§ **Instructions for the task**
If a line of the data below holds the word "wins", list it.

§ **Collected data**
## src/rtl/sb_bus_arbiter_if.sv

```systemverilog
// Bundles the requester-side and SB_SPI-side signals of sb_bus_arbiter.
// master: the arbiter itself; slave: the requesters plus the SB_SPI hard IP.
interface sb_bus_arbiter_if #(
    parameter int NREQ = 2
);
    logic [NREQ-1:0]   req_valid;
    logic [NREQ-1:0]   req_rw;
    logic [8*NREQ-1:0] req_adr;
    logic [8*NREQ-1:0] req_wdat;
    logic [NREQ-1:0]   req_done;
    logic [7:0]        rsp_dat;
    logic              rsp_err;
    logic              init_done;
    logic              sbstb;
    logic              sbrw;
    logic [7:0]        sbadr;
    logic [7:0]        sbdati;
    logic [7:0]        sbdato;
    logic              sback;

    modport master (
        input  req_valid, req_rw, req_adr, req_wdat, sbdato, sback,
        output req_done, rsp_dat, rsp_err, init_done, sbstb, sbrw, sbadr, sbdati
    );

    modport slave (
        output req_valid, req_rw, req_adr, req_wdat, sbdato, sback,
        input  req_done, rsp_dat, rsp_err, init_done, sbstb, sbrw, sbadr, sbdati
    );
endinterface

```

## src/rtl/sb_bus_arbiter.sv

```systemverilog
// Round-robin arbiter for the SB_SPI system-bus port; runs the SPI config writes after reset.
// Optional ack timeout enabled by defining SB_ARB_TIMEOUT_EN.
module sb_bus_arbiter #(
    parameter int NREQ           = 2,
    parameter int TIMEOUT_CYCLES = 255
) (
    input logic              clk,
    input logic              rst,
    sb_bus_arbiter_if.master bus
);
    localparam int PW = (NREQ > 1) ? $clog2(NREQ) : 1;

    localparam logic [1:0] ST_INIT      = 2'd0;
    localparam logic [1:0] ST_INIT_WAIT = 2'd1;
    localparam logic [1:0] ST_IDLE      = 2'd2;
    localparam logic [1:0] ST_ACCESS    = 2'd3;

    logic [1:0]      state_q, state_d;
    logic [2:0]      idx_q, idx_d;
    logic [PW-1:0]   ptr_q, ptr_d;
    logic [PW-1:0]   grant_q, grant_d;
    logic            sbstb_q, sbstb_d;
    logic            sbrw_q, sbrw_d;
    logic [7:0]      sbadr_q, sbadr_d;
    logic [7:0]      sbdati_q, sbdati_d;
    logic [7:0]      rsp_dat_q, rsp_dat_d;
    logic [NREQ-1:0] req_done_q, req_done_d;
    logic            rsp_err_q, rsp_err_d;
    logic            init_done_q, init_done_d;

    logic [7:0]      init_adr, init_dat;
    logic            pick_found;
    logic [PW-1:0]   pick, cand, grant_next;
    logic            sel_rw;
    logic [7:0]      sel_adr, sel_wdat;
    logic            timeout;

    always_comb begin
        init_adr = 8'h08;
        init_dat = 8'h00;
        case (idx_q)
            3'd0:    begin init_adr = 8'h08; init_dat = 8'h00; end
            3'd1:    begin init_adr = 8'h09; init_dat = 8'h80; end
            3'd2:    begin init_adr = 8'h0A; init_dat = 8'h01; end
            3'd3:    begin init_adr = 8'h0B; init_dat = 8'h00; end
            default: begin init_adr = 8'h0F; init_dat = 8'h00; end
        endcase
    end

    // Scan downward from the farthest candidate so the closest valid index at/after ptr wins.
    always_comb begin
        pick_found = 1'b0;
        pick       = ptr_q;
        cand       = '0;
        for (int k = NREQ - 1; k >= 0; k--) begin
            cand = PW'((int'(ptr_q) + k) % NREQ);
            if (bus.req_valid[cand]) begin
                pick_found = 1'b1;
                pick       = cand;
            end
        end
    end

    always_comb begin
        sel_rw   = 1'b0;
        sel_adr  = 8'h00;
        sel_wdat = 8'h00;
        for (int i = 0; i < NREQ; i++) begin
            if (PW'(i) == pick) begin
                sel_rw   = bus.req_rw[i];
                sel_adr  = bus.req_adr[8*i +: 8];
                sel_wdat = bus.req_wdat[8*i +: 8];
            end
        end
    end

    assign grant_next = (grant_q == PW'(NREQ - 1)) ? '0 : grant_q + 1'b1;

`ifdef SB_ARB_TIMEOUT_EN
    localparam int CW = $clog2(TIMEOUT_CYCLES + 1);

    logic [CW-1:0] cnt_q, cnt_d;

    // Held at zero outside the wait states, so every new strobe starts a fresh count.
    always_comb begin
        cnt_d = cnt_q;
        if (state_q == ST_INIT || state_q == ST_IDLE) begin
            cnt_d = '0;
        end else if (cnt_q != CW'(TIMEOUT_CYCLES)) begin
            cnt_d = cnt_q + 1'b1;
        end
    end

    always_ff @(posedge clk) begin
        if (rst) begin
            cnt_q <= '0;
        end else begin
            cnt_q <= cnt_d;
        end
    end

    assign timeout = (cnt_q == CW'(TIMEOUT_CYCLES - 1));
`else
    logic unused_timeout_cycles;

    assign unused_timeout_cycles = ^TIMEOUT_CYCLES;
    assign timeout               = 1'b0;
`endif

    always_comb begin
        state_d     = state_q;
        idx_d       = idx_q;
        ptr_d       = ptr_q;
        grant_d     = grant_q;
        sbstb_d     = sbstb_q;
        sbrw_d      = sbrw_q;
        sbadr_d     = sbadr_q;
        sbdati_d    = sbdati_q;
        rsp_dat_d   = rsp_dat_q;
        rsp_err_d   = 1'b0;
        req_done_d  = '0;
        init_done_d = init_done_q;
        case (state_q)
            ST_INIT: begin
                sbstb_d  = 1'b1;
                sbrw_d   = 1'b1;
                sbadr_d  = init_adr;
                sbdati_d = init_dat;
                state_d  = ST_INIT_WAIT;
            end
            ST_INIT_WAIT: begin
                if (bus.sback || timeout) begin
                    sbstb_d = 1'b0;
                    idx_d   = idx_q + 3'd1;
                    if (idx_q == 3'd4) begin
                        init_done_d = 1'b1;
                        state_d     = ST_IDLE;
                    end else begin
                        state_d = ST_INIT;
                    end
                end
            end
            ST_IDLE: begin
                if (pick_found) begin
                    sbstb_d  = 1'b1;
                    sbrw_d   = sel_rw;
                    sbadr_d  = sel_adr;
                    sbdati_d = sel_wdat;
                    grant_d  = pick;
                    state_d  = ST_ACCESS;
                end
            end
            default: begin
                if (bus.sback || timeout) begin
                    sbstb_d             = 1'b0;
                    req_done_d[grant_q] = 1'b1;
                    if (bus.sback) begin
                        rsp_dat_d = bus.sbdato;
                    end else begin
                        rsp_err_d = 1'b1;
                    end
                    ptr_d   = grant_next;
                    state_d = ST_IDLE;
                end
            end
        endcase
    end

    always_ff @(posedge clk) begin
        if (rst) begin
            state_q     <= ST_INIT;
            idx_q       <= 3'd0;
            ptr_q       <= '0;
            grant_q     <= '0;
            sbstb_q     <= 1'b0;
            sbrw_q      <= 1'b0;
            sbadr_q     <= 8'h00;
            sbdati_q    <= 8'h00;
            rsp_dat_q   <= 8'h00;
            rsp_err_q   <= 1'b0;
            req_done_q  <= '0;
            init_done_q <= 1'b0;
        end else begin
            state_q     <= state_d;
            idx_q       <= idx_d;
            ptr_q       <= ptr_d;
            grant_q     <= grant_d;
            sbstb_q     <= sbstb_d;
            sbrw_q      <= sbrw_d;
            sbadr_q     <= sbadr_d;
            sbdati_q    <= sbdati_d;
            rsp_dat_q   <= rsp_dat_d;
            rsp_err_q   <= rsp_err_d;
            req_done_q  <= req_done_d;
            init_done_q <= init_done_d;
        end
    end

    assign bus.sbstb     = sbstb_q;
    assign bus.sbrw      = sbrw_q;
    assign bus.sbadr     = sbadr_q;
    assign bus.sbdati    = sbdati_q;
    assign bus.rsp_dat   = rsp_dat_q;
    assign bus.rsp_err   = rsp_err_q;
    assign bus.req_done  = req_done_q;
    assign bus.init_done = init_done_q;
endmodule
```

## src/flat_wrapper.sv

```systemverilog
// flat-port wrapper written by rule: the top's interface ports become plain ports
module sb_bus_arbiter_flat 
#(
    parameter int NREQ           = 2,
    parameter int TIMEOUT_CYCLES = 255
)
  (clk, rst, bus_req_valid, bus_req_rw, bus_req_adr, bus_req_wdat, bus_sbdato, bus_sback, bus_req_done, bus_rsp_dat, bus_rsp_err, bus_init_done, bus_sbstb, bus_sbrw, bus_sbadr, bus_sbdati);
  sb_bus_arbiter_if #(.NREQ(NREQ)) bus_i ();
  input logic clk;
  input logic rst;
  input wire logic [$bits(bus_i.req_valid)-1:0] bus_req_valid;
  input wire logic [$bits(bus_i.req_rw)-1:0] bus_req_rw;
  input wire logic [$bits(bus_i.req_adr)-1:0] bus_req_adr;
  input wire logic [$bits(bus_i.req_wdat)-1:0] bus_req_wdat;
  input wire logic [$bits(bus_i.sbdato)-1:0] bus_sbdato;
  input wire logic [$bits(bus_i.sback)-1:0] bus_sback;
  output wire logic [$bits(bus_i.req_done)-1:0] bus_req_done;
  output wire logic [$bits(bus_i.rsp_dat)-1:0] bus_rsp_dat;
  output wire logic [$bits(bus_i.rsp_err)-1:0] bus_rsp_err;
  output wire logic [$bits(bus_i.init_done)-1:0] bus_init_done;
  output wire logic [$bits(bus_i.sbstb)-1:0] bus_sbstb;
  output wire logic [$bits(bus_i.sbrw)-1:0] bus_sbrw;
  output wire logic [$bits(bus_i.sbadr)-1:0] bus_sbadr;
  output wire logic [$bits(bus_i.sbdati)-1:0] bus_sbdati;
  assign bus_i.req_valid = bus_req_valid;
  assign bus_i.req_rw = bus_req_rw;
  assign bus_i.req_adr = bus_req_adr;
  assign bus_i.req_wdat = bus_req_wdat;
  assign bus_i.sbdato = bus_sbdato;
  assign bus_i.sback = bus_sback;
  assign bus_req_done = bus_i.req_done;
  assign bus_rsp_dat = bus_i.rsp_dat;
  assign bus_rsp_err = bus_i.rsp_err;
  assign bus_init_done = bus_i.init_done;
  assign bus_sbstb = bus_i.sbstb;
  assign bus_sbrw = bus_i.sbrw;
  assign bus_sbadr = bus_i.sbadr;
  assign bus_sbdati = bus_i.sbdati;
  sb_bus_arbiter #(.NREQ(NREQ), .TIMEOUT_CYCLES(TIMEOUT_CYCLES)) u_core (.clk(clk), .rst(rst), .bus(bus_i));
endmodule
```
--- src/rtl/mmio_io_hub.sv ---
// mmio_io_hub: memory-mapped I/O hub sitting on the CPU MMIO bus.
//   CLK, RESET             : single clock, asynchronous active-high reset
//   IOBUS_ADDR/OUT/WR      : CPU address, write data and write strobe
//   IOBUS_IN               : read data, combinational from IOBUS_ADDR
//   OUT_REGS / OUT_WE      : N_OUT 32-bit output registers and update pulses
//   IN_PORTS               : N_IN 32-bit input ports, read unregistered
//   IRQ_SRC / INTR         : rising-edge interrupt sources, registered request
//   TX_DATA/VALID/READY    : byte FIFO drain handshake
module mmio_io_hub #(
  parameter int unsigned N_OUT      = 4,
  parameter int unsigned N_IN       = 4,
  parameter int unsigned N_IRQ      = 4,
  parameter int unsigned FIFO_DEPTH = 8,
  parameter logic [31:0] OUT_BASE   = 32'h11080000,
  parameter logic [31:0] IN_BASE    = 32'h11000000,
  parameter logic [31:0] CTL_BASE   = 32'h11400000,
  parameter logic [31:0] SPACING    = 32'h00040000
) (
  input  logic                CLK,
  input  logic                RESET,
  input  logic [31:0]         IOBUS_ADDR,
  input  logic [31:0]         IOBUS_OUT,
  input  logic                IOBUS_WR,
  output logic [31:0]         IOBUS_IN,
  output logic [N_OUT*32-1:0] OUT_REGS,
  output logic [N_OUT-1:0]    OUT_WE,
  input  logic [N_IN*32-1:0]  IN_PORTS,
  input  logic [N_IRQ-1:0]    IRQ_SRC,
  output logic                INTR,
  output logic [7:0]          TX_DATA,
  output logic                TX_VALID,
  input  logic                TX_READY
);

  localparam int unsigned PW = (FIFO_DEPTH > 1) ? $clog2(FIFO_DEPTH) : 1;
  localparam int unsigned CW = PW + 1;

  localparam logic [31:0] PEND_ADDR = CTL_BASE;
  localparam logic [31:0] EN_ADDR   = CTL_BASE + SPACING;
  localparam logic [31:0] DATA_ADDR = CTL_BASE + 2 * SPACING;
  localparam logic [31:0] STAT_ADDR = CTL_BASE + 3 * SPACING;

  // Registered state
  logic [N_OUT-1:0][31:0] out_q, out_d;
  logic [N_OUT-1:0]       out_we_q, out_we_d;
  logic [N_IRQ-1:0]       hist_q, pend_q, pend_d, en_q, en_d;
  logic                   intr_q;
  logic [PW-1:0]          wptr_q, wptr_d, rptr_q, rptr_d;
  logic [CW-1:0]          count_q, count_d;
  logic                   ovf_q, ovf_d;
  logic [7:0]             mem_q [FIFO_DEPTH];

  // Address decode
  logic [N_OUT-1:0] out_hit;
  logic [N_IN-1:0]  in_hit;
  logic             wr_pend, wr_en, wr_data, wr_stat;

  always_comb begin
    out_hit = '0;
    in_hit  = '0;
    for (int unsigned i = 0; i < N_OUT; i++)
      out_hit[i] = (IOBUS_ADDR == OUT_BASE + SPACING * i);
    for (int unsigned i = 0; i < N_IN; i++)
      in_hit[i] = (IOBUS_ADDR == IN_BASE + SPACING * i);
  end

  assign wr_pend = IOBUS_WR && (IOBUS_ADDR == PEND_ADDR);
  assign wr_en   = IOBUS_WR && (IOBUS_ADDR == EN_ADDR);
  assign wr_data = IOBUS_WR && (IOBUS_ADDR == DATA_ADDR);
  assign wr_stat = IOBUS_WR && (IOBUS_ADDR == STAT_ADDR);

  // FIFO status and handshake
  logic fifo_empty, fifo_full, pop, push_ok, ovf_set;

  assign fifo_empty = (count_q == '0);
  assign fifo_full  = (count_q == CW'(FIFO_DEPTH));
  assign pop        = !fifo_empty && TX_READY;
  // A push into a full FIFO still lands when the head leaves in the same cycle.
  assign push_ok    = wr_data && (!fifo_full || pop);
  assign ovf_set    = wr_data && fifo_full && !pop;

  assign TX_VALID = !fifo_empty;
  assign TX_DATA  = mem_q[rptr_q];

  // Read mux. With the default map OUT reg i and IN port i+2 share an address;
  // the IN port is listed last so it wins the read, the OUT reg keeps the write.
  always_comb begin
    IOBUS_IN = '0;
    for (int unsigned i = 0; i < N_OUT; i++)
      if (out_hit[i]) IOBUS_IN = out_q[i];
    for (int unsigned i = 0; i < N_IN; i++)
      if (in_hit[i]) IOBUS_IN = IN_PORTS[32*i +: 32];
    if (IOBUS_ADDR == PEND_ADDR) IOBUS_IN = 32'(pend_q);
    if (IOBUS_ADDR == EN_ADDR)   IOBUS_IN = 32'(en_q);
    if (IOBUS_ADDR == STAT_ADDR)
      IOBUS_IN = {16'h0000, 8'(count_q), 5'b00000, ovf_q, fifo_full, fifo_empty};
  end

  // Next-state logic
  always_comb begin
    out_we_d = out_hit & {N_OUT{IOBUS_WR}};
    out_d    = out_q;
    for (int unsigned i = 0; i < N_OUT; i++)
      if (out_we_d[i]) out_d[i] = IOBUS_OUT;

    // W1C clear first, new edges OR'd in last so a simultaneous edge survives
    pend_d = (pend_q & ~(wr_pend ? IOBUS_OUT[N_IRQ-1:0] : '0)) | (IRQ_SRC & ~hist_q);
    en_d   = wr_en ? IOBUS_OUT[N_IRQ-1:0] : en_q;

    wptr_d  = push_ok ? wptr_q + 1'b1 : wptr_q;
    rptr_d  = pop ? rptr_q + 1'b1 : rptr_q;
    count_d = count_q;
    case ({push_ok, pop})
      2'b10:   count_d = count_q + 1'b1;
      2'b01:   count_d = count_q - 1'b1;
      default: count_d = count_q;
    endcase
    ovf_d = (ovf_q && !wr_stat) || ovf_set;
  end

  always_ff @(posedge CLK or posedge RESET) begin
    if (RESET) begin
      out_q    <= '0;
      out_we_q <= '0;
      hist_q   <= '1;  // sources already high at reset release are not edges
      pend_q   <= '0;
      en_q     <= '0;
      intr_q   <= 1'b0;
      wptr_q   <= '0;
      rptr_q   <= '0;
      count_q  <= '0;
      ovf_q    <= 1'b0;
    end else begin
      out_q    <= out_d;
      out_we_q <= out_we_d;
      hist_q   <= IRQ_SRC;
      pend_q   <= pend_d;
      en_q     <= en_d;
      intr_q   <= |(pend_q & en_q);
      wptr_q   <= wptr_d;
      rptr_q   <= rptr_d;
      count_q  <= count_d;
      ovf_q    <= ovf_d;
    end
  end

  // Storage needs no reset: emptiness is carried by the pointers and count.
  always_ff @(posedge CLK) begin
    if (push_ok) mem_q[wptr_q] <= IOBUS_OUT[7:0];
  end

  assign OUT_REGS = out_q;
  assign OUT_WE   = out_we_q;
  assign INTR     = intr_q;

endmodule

§ **Output for this exercise**
    // Scan downward from the farthest candidate so the closest valid index at/after ptr wins.
  // the IN port is listed last so it wins the read, the OUT reg keeps the write.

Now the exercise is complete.